Here, the firm has instead vowed to build its own solar panels at its headquarters in Suwon -- but those panels couldn’t possibly cover all Samsung’s domestic energy needs.
It is impossible to fill the gap by purchasing renewable power from private firms in Korea. The state-run Korea Electric Power Corporation is the nation’s only energy provider, and it does not specify where its power comes from -- renewable sources, coal, liquefied natural gas or nuclear energy.
Of course, inability to purchase renewable energy is not an issue only for Samsung Electronics.
Apple, BMW and Volkswagen have all begun to pressure their Korean suppliers -- including SK Hynix, LG Chem and Samsung SDI -- to expand their use of renewable energy. Those calls are expected to grow, and to affect more and more Korean suppliers working with different global clients.
Chun Young-whan, a professor at Hongik University, said Korean companies may have to “relocate their factories overseas” when RE100 becomes a reality. Although that may have been hyperbole, it’s true that going green is no longer a matter of morality for many companies -- it’s a matter of economics.
In November of last year, 11 large Korean companies, including Samsung, SK hynix, Shinhan Financial Group and Oriental Brewery, called for the creation of a system where they can purchase renewable energy in order to satisfy their global clients.
The Korean government is now mulling the adoption of a green pricing system as a stopgap measure.
Green pricing involves providing an optional service where customers agree to pay a premium on their electric bills to use renewable energy. It is already in place in the US, Europe and Australia.
“Although it may be a stopgap measure, this appears to be a realistic measure for now because the adoption of green pricing is much easier than bringing private companies to the energy market,” said Lee Jong-oh, director of the Korea Sustainability Investing Forum, a local civic group.

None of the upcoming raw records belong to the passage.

### src/rtl/instr_fetch_unit.sv
// instr_fetch_unit: PC owner that fetches one word at a time and hands it to decode over valid/ready
module instr_fetch_unit
   import mms_pkg::*;
#(
   parameter logic [WORD_W-1:0] RESET_PC = DEF_RESET_PC,
   parameter logic [WORD_W-1:0] PC_STEP = DEF_PC_STEP,
   parameter int MEM_LAT = 1
) (
   input  logic              clk,
   input  logic              reset,
   input  logic              start,
   input  logic              redirect,
   input  logic [WORD_W-1:0] redirect_pc,
   output logic [WORD_W-1:0] mem_a1,
   output logic              mem_r1,
   output logic              mem_w1,
   input  logic [WORD_W-1:0] mem_ir,
   output logic [WORD_W-1:0] ir,
   output logic [WORD_W-1:0] ir_pc,
   output logic              ir_valid,
   input  logic              ir_ready
);
   localparam int CW = $clog2(MEM_LAT + 1);
   fetch_state_t state, state_n;
   logic [WORD_W-1:0] pc, pc_n;
   logic cap, hs, ctr_zero;
   assign hs = ir_valid && ir_ready;
   assign mem_a1 = pc;
   assign mem_r1 = state == ISSUE;
   assign mem_w1 = 1'b0;
   fetch_wait_ctr #(.MEM_LAT(MEM_LAT), .W(CW)) u_ctr (
      .clk      (clk),
      .reset    (reset),
      .load     (state == ISSUE),
      .dec      (state == WAIT),
      .load_val (CW'(MEM_LAT - 1)),
      .zero     (ctr_zero)
   );
   always_comb begin
      state_n = state;
      pc_n = pc;
      cap = 1'b0;
      case (state)
         IDLE: state_n = start ? ISSUE : IDLE;
         ISSUE: state_n = WAIT;
         WAIT: begin
            cap = ctr_zero;
            state_n = ctr_zero ? HOLD : WAIT;
         end
         HOLD: begin
            state_n = hs ? ISSUE : HOLD;
            pc_n = hs ? pc + PC_STEP : pc;
         end
         default: state_n = IDLE;
      endcase
      // a redirect kills any in-flight or held word and refetches from the new target
      if (redirect) begin
         pc_n = redirect_pc;
         cap = 1'b0;
         state_n = (state == IDLE) ? IDLE : ISSUE;
      end
   end
   always_ff @(posedge clk) begin
      if (reset) begin
         state <= IDLE;
         pc <= RESET_PC;
         ir <= '0;
         ir_pc <= '0;
         ir_valid <= 1'b0;
      end else begin
         state <= state_n;
         pc <= pc_n;
         ir_valid <= cap || (ir_valid && !hs && !redirect);
         if (cap) begin
            ir <= mem_ir;
            ir_pc <= pc;
         end
      end
   end
endmodule

### config.mk
export PLATFORM = sky130hd
export DESIGN_NAME = instr_fetch_unit
export DESIGN_NICKNAME = d
export VERILOG_FILES = /design/src/rtl/mms_pkg.sv /design/src/rtl/fetch_wait_ctr.sv /design/src/rtl/instr_fetch_unit.sv
export SDC_FILE = /design/constraint.sdc
export NUM_CORES = 1
export LEC_CHECK = 0
export ABC_AREA = 1
export CELL_PAD_IN_SITES_DETAIL_PLACEMENT = 2
export CELL_PAD_IN_SITES_GLOBAL_PLACEMENT = 2
export CORE_ASPECT_RATIO = 2
export CORE_MARGIN = 2
export CORE_UTILIZATION = 23
export DETAILED_ROUTE_END_ITERATION = 7
export MAX_ROUTING_LAYER = met4
export PLACE_DENSITY = 0.82
export SLEW_MARGIN = 40
export SYNTH_ARGS = -nofsm -noshare
export SYNTH_HDL_FRONTEND = slang
export SYNTH_HIERARCHICAL = 1
export SYNTH_SLANG_ARGS = --single-unit
### constraint.sdc
create_clock -name clk -period 1.3 [get_ports clk]
set_input_delay 0.26 -clock clk [delete_from_list [all_inputs] [get_ports clk]]
set_output_delay 0.26 -clock clk [all_outputs]
set_load 0.01 [all_outputs]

A green pricing system can be implemented simply by revising Kepco’s regulations and would not require the enactment of new legislation.

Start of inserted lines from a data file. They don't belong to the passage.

### config.mk
export PLATFORM = sky130hd
export DESIGN_NAME = bit_enum_flat
export DESIGN_NICKNAME = d
export VERILOG_FILES = /design/src/rtl/bit_enum_if.sv /design/src/rtl/bit_enum.sv /design/src/flat_wrapper.sv
export SDC_FILE = /design/constraint.sdc
export NUM_CORES = 1
export LEC_CHECK = 0
export BUFFER_PORTS_ARGS = -buffer_cell sky130_fd_sc_hd__buf_4
export CORE_UTILIZATION = 35
export CTS_BUF_LIST = sky130_fd_sc_hd__clkbuf_4 sky130_fd_sc_hd__clkbuf_8
export DETAILED_ROUTE_END_ITERATION = 10
export GPL_ROUTABILITY_DRIVEN = 1
export MAX_ROUTING_LAYER = met4
export PLACE_DENSITY_LB_ADDON = 0.1
export SLEW_MARGIN = 20
export SYNTH_ARGS = -nofsm -noshare
export SYNTH_HDL_FRONTEND = slang
export SYNTH_SLANG_ARGS = --single-unit
### constraint.sdc
create_clock -name clk -period 2 [get_ports clk]
set_input_delay 0 -clock clk [delete_from_list [all_inputs] [get_ports clk]]
set_output_delay 0 -clock clk [all_outputs]
set_load 0.05 [all_outputs]
### src/rtl/bit_enum_if.sv
// Handshake bundle for bit_enum: vector input side and per-index output side.
// The design attaches through the slave modport; the driving environment uses master.
interface bit_enum_if #(
    parameter int W = 8
);
    logic                   in_vld;
    logic [W-1:0]           in_x;
    logic                   in_rdy;
    logic                   out_vld;
    logic [$clog2(W)-1:0]   out_idx;
    logic [$clog2(W):0]     out_cnt;
    logic                   out_last;
    logic                   out_rdy;
    logic                   drop;

    modport slave (
        input  in_vld, in_x, out_rdy,
        output in_rdy, out_vld, out_idx, out_cnt, out_last, drop
    );

    modport master (
        output in_vld, in_x, out_rdy,
        input  in_rdy, out_vld, out_idx, out_cnt, out_last, drop
    );
endinterface

### src/rtl/bit_enum.sv
// Set-bit enumerator: accepts a W-bit vector and emits the index of each set bit,
// lowest first, one per accepted output beat, with a running 1-based ordinal.
module bit_enum #(
    parameter int W = 8
) (
    input  logic        clk,
    input  logic        rst_n,
    bit_enum_if.slave   bus
);
    localparam int IW = $clog2(W);
    localparam int CW = IW + 1;

    typedef enum logic [0:0] {
        ST_IDLE = 1'b0,
        ST_EMIT = 1'b1
    } state_t;

    state_t         r_state;
    state_t         w_state_nxt;
    logic [W-1:0]   r_res;
    logic [W-1:0]   w_res_nxt;
    logic [CW-1:0]  r_cnt;
    logic [CW-1:0]  w_cnt_nxt;
    logic [IW-1:0]  r_idx;
    logic           r_last;
    logic           r_drop;
    logic           w_drop_nxt;
    logic           w_out_vld;
    logic           w_out_fire;
    logic           w_in_rdy;
    logic           w_in_fire;
    logic           w_in_zero;

    function automatic logic [IW-1:0] lsb_idx(input logic [W-1:0] x);
        logic [IW-1:0] idx;
        idx = {IW{1'b0}};
        for (int i = W - 1; i >= 0; i--) begin
            if (x[i]) begin
                idx = IW'(i);
            end
        end
        return idx;
    endfunction

    function automatic logic is_one_hot(input logic [W-1:0] x);
        return (x != {W{1'b0}}) && ((x & (x - W'(1))) == {W{1'b0}});
    endfunction

    assign w_out_vld  = (r_state == ST_EMIT);
    assign w_out_fire = w_out_vld & bus.out_rdy;
    // A finishing last beat frees the slot in the same cycle, so vectors stream without a bubble.
    assign w_in_rdy   = (r_state == ST_IDLE) | (w_out_fire & r_last);
    assign w_in_fire  = bus.in_vld & w_in_rdy;
    assign w_in_zero  = (bus.in_x == {W{1'b0}});

    assign bus.in_rdy   = w_in_rdy;
    assign bus.out_vld  = w_out_vld;
    assign bus.out_idx  = r_idx;
    assign bus.out_cnt  = r_cnt;
    assign bus.out_last = r_last;
    assign bus.drop     = r_drop;

    // Next-state, residual, ordinal and drop decisions.
    always_comb begin
        w_state_nxt = r_state;
        w_res_nxt   = r_res;
        w_cnt_nxt   = r_cnt;
        w_drop_nxt  = 1'b0;
        case (r_state)
            ST_IDLE: begin
                if (w_in_fire && !w_in_zero) begin
                    w_res_nxt   = bus.in_x;
                    w_cnt_nxt   = CW'(1);
                    w_state_nxt = ST_EMIT;
                end else begin
                    w_drop_nxt  = w_in_fire;
                end
            end
            ST_EMIT: begin
                if (w_out_fire && !r_last) begin
                    w_res_nxt = r_res & (r_res - W'(1));
                    w_cnt_nxt = r_cnt + CW'(1);
                end else if (w_out_fire) begin
                    if (w_in_fire && !w_in_zero) begin
                        w_res_nxt   = bus.in_x;
                        w_cnt_nxt   = CW'(1);
                        w_state_nxt = ST_EMIT;
                    end else begin
                        w_res_nxt   = {W{1'b0}};
                        w_state_nxt = ST_IDLE;
                        w_drop_nxt  = w_in_fire;
                    end
                end else begin
                    w_res_nxt = r_res;
                end
            end
            default: begin
                w_res_nxt   = {W{1'b0}};
                w_cnt_nxt   = {CW{1'b0}};
                w_state_nxt = ST_IDLE;
            end
        endcase
    end

    // State and registered output fields; idx/last are precomputed from the next residual.
    always_ff @(posedge clk or negedge rst_n) begin
        if (!rst_n) begin
            r_state <= ST_IDLE;
            r_res   <= {W{1'b0}};
            r_cnt   <= {CW{1'b0}};
            r_idx   <= {IW{1'b0}};
            r_last  <= 1'b0;
            r_drop  <= 1'b0;
        end else begin
            r_state <= w_state_nxt;
            r_res   <= w_res_nxt;
            r_cnt   <= w_cnt_nxt;
            r_idx   <= lsb_idx(w_res_nxt);
            r_last  <= is_one_hot(w_res_nxt);
            r_drop  <= w_drop_nxt;
        end
    end
endmodule

### src/flat_wrapper.sv
// flat-port wrapper written by rule: the top's interface ports become plain ports
module bit_enum_flat 
#(
    parameter int W = 8
)
  (clk, rst_n, bus_in_vld, bus_in_x, bus_out_rdy, bus_in_rdy, bus_out_vld, bus_out_idx, bus_out_cnt, bus_out_last, bus_drop);
  bit_enum_if #(.W(W)) bus_i ();
  input  logic clk;
  input  logic rst_n;
  input wire logic [$bits(bus_i.in_vld)-1:0] bus_in_vld;
  input wire logic [$bits(bus_i.in_x)-1:0] bus_in_x;
  input wire logic [$bits(bus_i.out_rdy)-1:0] bus_out_rdy;
  output wire logic [$bits(bus_i.in_rdy)-1:0] bus_in_rdy;
  output wire logic [$bits(bus_i.out_vld)-1:0] bus_out_vld;
  output wire logic [$bits(bus_i.out_idx)-1:0] bus_out_idx;
  output wire logic [$bits(bus_i.out_cnt)-1:0] bus_out_cnt;
  output wire logic [$bits(bus_i.out_last)-1:0] bus_out_last;
  output wire logic [$bits(bus_i.drop)-1:0] bus_drop;
  assign bus_i.in_vld = bus_in_vld;
  assign bus_i.in_x = bus_in_x;
  assign bus_i.out_rdy = bus_out_rdy;
  assign bus_in_rdy = bus_i.in_rdy;
  assign bus_out_vld = bus_i.out_vld;
  assign bus_out_idx = bus_i.out_idx;
  assign bus_out_cnt = bus_i.out_cnt;
  assign bus_out_last = bus_i.out_last;
  assign bus_drop = bus_i.drop;
  bit_enum #(.W(W)) u_core (.clk(clk), .rst_n(rst_n), .bus(bus_i));
endmodule
# Yosys cells after proc, flatten, opt, wreduce, memory -nomap -nowiden
# Cells that the tools add are included.
# Widths: inputs -> output; s select.
# totals
ff_bits	18
in_bits	12
out_inout_bits	11
wordCells	50
# classes
addsub	3
n_eq_ne	1
n_mux	25
n_bitwise	7
reduce_logical	8
# ops
operator	n
$mux 8	4
$mux 3	8
$and 8x8->8	2
$logic_not 8->1	2
$pmux 8 s2	1
$sub 8x1->8 const B	2
$mux 4	3
$pmux 4 s2	1
$reduce_bool 8->1	1
$mux 1	6
$add 4x1->4 const B	1
$pmux 1 s2	2
$and 1x1->1	3
$logic_and 1x1->1	3
$ne 3x3->1 const B	1
$logic_not 1->1	2
$not 1->1	1
$or 1x1->1	1

# Longest topological paths before layout
# Gate-level depths: netlist (run 1).
# depth
ltp_word	17
mapped_depth	10
depth_no_buf	8

# Least setup slack after synthesis (run 1)
# No wires, ideal clock.
# synth_timing
kind	reg-to-reg
startpoint	register u_core.r_last, in the netlist u_core.bus.out_last
endpoint	register u_core.r_last, in the netlist u_core.bus.out_last
setup_ps	127
t_arrival_ps	2456
required_ps	1873
slack_ps	-583
path_stages_with_launch	11
path_buffers	2
synth_period_minus_slack_ps	2583
cell_sequence	dfrtp_1 -> buf_2 -> a21boi_4 -> inv_2 -> and2_2 -> clkbuf_1 -> o2bb2ai_1 -> a221oi_1 -> a311o_1 -> a22oi_1 -> o22ai_1
# synth_via
elab_chain_len	12
word_cells_on_any_way	16
cone_classes	1 x add/sub; 5 x mux; 4 x bitwise; 6 x reduce/logical
# synth_lines
element	line_no	source
from (decl)	bit_enum.sv:25	logic r_last;
from (signal assigned)	bit_enum.sv:119	r_last <= is_one_hot(w_res_nxt);
$and 1x1->1 (*)	bit_enum.sv:52	assign w_in_rdy = (r_state == ST_IDLE) | (w_out_fire & r_last);
$or 1x1->1 (*)	bit_enum.sv:52	
named net bus_in_rdy	flat_wrapper.sv:13	output wire logic [$bits(bus_i.in_rdy)-1:0] bus_in_rdy;
$and 1x1->1 (*)	bit_enum.sv:53	assign w_in_fire = bus.in_vld & w_in_rdy;
$logic_and 1x1->1 (*)	bit_enum.sv:71, bit_enum.sv:84	
$mux 8	bit_enum.sv:84	if (w_in_fire && !w_in_zero) begin
$mux 8	bit_enum.sv:83	end else if (w_out_fire) begin
$mux 8	bit_enum.sv:80	if (w_out_fire && !r_last) begin
$pmux 8 s2 (*)	bit_enum.sv:69	case (r_state)
named net u_core.w_res_nxt[0]	bit_enum.sv:21	logic [W-1:0] w_res_nxt;
$sub 8x1->8	bit_enum.sv:46	return (x != {W{1'b0}}) && ((x & (x - W'(1))) == {W{1'b0}});
$and 8x8->8	bit_enum.sv:46	
$logic_not 8->1	bit_enum.sv:46	
$logic_and 1x1->1 (*)	bit_enum.sv:46	
# Mark *: on every way through the listed nets, which the timed path passes. The rest lies on a longest branch.
# A chain may end at the register's enable or synchronous reset.

# Worst setup path after layout (run 1)
# layout_timing
startpoint	register u_core.r_res[1]
endpoint	register u_core.r_last, in the netlist u_core.bus.out_last
# layout_via
elab_chain_len	8
word_cells_on_any_way	11
cone_classes	2 x add/sub; 4 x mux; 2 x bitwise; 3 x reduce/logical
# layout_lines
element	line_no	source
from (decl)	bit_enum.sv:20	logic [W-1:0] r_res;
from (signal assigned)	bit_enum.sv:109	r_res <= {W{1'b0}};
from (signal assigned)	bit_enum.sv:116	r_res <= w_res_nxt;
$sub 8x1->8 (*)	bit_enum.sv:81	w_res_nxt = r_res & (r_res - W'(1));
$and 8x8->8 (*)	bit_enum.sv:81	
$mux 8 (*)	bit_enum.sv:80	
$pmux 8 s2 (*)	bit_enum.sv:69	
named net u_core.w_res_nxt[3]	bit_enum.sv:21	
$sub 8x1->8	bit_enum.sv:46	
$and 8x8->8	bit_enum.sv:46	
$logic_not 8->1	bit_enum.sv:46	
$logic_and 1x1->1 (*)	bit_enum.sv:46	
# Marks and branches as above.

==> results by stage, run 1 <==
CTS:
- The CTS buffer count is 3.
- The number of buffers on the longest clock path is 2.
- The root buffer selected by CTS is clkbuf_4.
- At the later pin of the worst-skew pair, clock insertion delay measures 0.30 ns.
- After clock tree synthesis, the clock-pin slew on the worst setup and hold paths is between 0.1 and 0.15 ns.
- The clock tree from TritonCTS is done.
- The CTS sink count is 18.
- The number of H-tree levels is 1.

GRT:
- The number of antenna violations at the first check in global routing is 0.
- The global-route wire length before repair is about 5.4 mm.
- Global routing used about a fifth of the available tracks.
- The total congestion overflow after global routing is 0.
- Entering global routing, the biggest net connects 19 pins.
- The via count of the first global-routing pass was 1,152.

Timing:
- The final critical-path setup slack is -0.001427 ns.
- The worst path in the final design needs a cycle of about 2 ns, including I/O delays and setup.
- The aggregate negative setup slack is -0.001427 ns.
- Static timing analysis puts the maximum clock frequency at ~0.5 GHz.
- The relative max-transition margin is 66.33%.
- The final hold violation count was 0.
- The number of setup violations in the final report is 1.
- The post-route clock period utilization is 100.1%.
- The pin slew with the least headroom to its limit is 0.5005 ns.
- Setup repair after global routing could not meet its margin everywhere.
- The setup clock skew after layout is just under 0.004 ns.
- The number of max-slew violations in the final report is 0.

Critical path:
- The largest individual stage delay along the critical path comes from the cell dfrtp_1.
- The critical path goes through or3b_4 > o211ai_1 > o311ai_4 > a311o_1 > a22oi_2 > o22ai_1.
- Together, buffers and inverters on the worst path number 0.
- STA classifies the critical path startpoint as a register.
- Data on the critical path arrives at its endpoint at between 2 and 2.5 ns.
- By startpoint and endpoint, the worst setup path is classified as register to register.
- The beginning of the worst register-to-register path is u_core.r_res[1]$_DFF_PN0_.
- STA classifies the critical path endpoint as a register.
- The kind of cell with the highest combined delay on the critical path is compound AO/OA/AOI/OAI gates.
- In this run the worst path has a maximum fanout of 5.
- On the worst path, the slowest cell contributes a delay of 0.41 ns.
- The launch point of the worst path is u_core.r_res[1]$_DFF_PN0_.
- The critical path required time is between 2 and 2.5 ns.

Synthesis:
- Summing the areas of all fa, ha and maj instances in the mapped netlist gives roughly 1.1% of the synthesized area.
- The synthesized netlist devotes between 1.5 and 2% of its cell area to XOR and XNOR gates.
- Yosys printed 0 warnings.
- The number of distinct standard cells referenced by the synthesized netlist is between 40 and 50.
- The synthesized area divided by synthesized cell count is approximately 9.4 um2.
- The synthesis-stage register bit count is 18.
- The mux share of post-synthesis cell area is less than 1%.
- The synthesized netlist devotes ~21% of its cell area to simple gates.
- By area the synthesized netlist is led by dfrtp_1, nand2_1, o21ai_0, bufbuf_16, inv_1.
- Counting flops with a built-in enable in the synthesized netlist gives 0.
- By area, the combinational part of the netlist is dominated by compound AO/OA/AOI/OAI gates.
- The async set or reset register ratio after synthesis is 100.0%.
- Synthesis handed over a netlist of roughly 120 instances.
- The most used flip-flop cell after synthesis is dfrtp_1.
- The number of nets handed over by synthesis was 137.
- The area share of the largest cell type after synthesis is 38.79%.
- The leading area contributor after synthesis is dfrtp_1.
- The sequential share of the synthesized area is between 30% and 40%.
- The synthesized netlist devotes 29.53% of its cell area to compound gates.
- The cell area that synthesis handed to floorplanning was 1161 um2.

Layout:
- The fill cell instance count of the final layout is 320.
- The net count reported at finish is 189.
- The share of post-route cells with drive strength above 1 is 44.57%.
- The layout overhead on the synthesized area is 46.23%.
- The count of non-filler cells in the finished layout is between 200 and 250.
- The design area is approximately 1700 um2.
- At the end of the flow the core is filled with cells to 54.72%.
- The number of antenna diodes in the final layout is 0.

Flow run:
- The number of maximum-capacitance violations is 0.

Die:
- The die is ~60 um tall.
- Once the floorplan was initialized, standard cells occupied roughly 37% of the core.
- The die extent in x is ~60 um.
- The die covers between 3000 and 4000 um2.
- 23 I/O pins were placed.
- After floorplanning, the core was divided into 20 placement rows.
- The core region is 3103 um2.

Detailed routing:
- For this run, the detailed router's first-pass iteration total came to 4.
- After detailed routing, the number of remaining DRC violations is 0.
- Summed over all layers, the routed wires come to about 3.3 mm.
- Dividing the detail-routed wire length by the instance count gives around 15 um.
- The routed layout has approximately 1,200 vias.
- The number of design-rule violations left by the first detailed-router iteration is 31.
- Using the TritonRoute via totals, the vias-per-cell ratio works out to about 5.4.
- The count of nets left with antenna violations once routing finished came out at 0.

Power and ir drop:
- The analysis attributes to cell leakage a power of approximately 0.83 nW.
- The proportion of power drawn by combinational gates is about two thirds.
- In this run, the clock network consumes between 8 and 9% of the power.
- The power density relative to cell area is around 1600 nW/um2.
- The worst ir drop on vdd is between 0.8 and 0.9 mV.
- The net load switching power is 1.279 mW.
- Sequential cells account for a little under a quarter of the total power.
- The net switching fraction of the power is a little under half.
- The cell internal power dissipation is approximately 1.5 mW.

Place:
- In this run the cell area measured after placement is approximately 1600 um2.
- In this run the tool buffered the top-level ports with 22 buffer cells.
- The final weighted congestion of routability-driven global placement is 0.7514.
- At the placement stage, the worst setup path has a slack of -0.06113 ns.
- The total placed cells including tap cells is approximately 210.
- The half-perimeter wire length after placement is approximately 2.5 mm.

Min path:
- The class of the tightest hold or removal check is input pin to asynchronous set/reset pin.

Outcome:
- The final reports fail on setup timing.
- The run finished, with violations left.
## registers in the layout, summed over array words and instances, names as in the netlist
register and count:
u_core.bus.out_vld 1, u_core.bus.drop 1, u_core.bus.out_last 1, u_core.bus.out_cnt 4, u_core.bus.out_idx 3, u_core.r_res 8
## metrics by stage
stage | hold slack [ns] | power, mW
global placement | -0.1173 | 2.371
CTS | 0.07593 | 2.665
finish | 0.09398 | 2.747
global route | 0.09625 | 2.953
detailed placement | -0.1148 | 2.398
floorplan | -0.2956 | 1.805
## per-layer routing
metal / track usage, % / routed length [um] / up-vias
met5: - / 0 / -
met4: 7.309 / 70 / 0
met3: 4.803 / 100 / 9
met2: 34.35 / 1693 / 22
met1: 25.78 / 1417 / 576
li1: - / - / 570
## path summary, 6_finish.rpt
path	end	slack [ns]	cells after the start
worst min-delay path	u_core.bus.drop$_DFF_PN0_	0.09	2
worst max-delay path	u_core.bus.out_last$_DFF_PN0_	-0.001	6
worst max register to register	u_core.bus.out_last$_DFF_PN0_	-0.001	6
max in group asynchronous	u_core.bus.out_last$_DFF_PN0_	1.69	2
worst min register to register	u_core.bus.out_cnt[2]$_DFFE_PN0P_	0.58	1
min in group clk	u_core.r_res[0]$_DFF_PN0_	0.10	3
## cells in the mapped netlist, types with 3 or more instances
cell      instances
inv_1             7
a21oi_1           5
nand2_1          16
o22ai_1           3
nor4_1            3
nand3_1           5
a221oi_1          3
dfrtp_1          18
nor2_1            7
o21ai_0           7
nor2b_1           3
a22oi_1           3
a22o_1            3
## worst register-to-register path, delay by kind of cell, from the launching register on
kind / cells / cell delay [ns]
compound gates: 5 / 1.08
flops: 1 / 0.41
simple gates: 1 / 0.41
## layout make-up
class / count / area [um2] / share of cell area (%)
Clock buffer: 4 / 36.28 / 2.137
Inverter: 8 / 32.53 / 1.916
Multi-Input combinational cell: 93 / 728.2 / 42.89
Sequential cell: 18 / 452.9 / 26.68
Tap cell: 44 / 55.05 / 3.242
Timing Repair Buffer: 52 / 392.9 / 23.14
## cells in the final DEF, fill, tap and decap left out, types with 2 or more instances in the layout
cell type	n
a22oi_1	2
dfrtp_1	16
o2bb2ai_2	2
dfrtp_2	2
buf_4	51
o21ai_0	6
o22ai_1	3
o211ai_1	2
o21a_1	2
nor4_1	2
nor2b_1	3
nor2_2	2
nand2_1	15
clkbuf_4	3
inv_1	7
a22o_1	3
a221oi_2	2
and3_1	2
nand3_1	5
a21oi_1	5
nor2_1	5
## cells by family after synthesis
group / Yosys count
AOI/OAI and AO/OA: 43
buffers and inverters: 13
DFF: 18
and+or+nand+nor: 46
xor gates and xnor gates: 2
muxes: 1
adders and majority gates: 1
## power by group through the flow
stage,clock network [mW],logic [mW],registers [mW]
2_1_floorplan,0,0.881,0.924
3_3_place_gp,0,1.73,0.643
3_5_place_dp,0,1.75,0.652
4_1_cts,0.240,1.78,0.649
5_1_grt,0.256,2.02,0.677
6_report,0.232,1.86,0.659
## repair_timing
action,CTS,global route
hold buffers,1,0
hold endpoints to repair,18,0
pin swaps,4,8
endpoints found under the setup margin,2,3
resized for setup,2,5
buffers inserted,1,2
(Power assumes the default switching activity.)
==> run 2: changes to the inputs <==
- CTS_CLUSTER_DIAMETER: unset -> 60
- HOLD_SLACK_MARGIN: unset -> 0.1
==> run 2 against run 1 <==
The run still ends with setup timing left. Design area grew 4.1%. Clock skew fell by 0.0021 ns. Register-to-register slack barely moved. Clock-buffer cell count unchanged. Core utilization increased by 2.3 points. Sequential power is essentially flat. Critical path type unchanged. Critical endpoint unchanged.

The Energy Ministry is reportedly considering setting renewable energy rates around 10 percent higher than current energy rates, but companies argue that a premium of 2 to 3 percent is more appropriate.
Green pricing may be a step forward for Korea, where the use of renewable energy is lower than in other OECD nations, industry watchers say. But the nation should move toward the opening of the energy market, they say, to provide companies with dependable supplies of renewable energy at more affordable prices.
“Green pricing may be an option, but that will not be a good solution because it does not give much incentive to companies, which have to pay higher prices. To better achieve the nation’s renewable goal, Korea should open its energy market and boost investment in renewable energy,” said Zi Sheng Neoh, a managing consultant with Wood Mackenzie, which specializes in consulting businesses on power and renewables.
Many energy experts, including Neoh, and environmental groups call for the adoption of corporate power purchase agreements as a way of opening the energy market. Corporate PPAs allow companies to purchase renewable energy directly from private energy generators at fixed prices over a number of years.
Globally, tech giants including Google, Apple, Facebook and Amazon have already signed long-term PPAs with large wind and photovoltaic parks.
In 2017, Apple signed a deal to run its Nevada data center with solar power for about 3 cents per kilowatt hour -- possibly the cheapest contracted starting price for solar power in the US. In contrast, Korea’s industrial power prices are normally more than 60 won (5 cents) per kilowatt hour.
In Korea, Rep. Kim Sung-whan of the ruling Democratic Party of Korea is preparing to “propose a bill related to corporate PPAs in the first half of this year” with the aim of expanding renewable energy.
Lee Jin-sun, a campaigner at Greenpeace East Asia in Seoul, said her organization would make continued efforts to persuade the National Assembly and the government to adopt corporate PPAs, calling them “the most effective system to purchase renewable energy and to increase new renewable facilities to reduce carbon emissions.”
If Korea’s top 20 biggest energy-consuming companies decide to source renewable energy for 100 percent of their energy needs, 43.25 gigawatt solar power generators will be installed and the nation can reduce its carbon dioxide emissions by around 25 million tons, predicted Kim Seung-wan, a professor at Chungnam National University.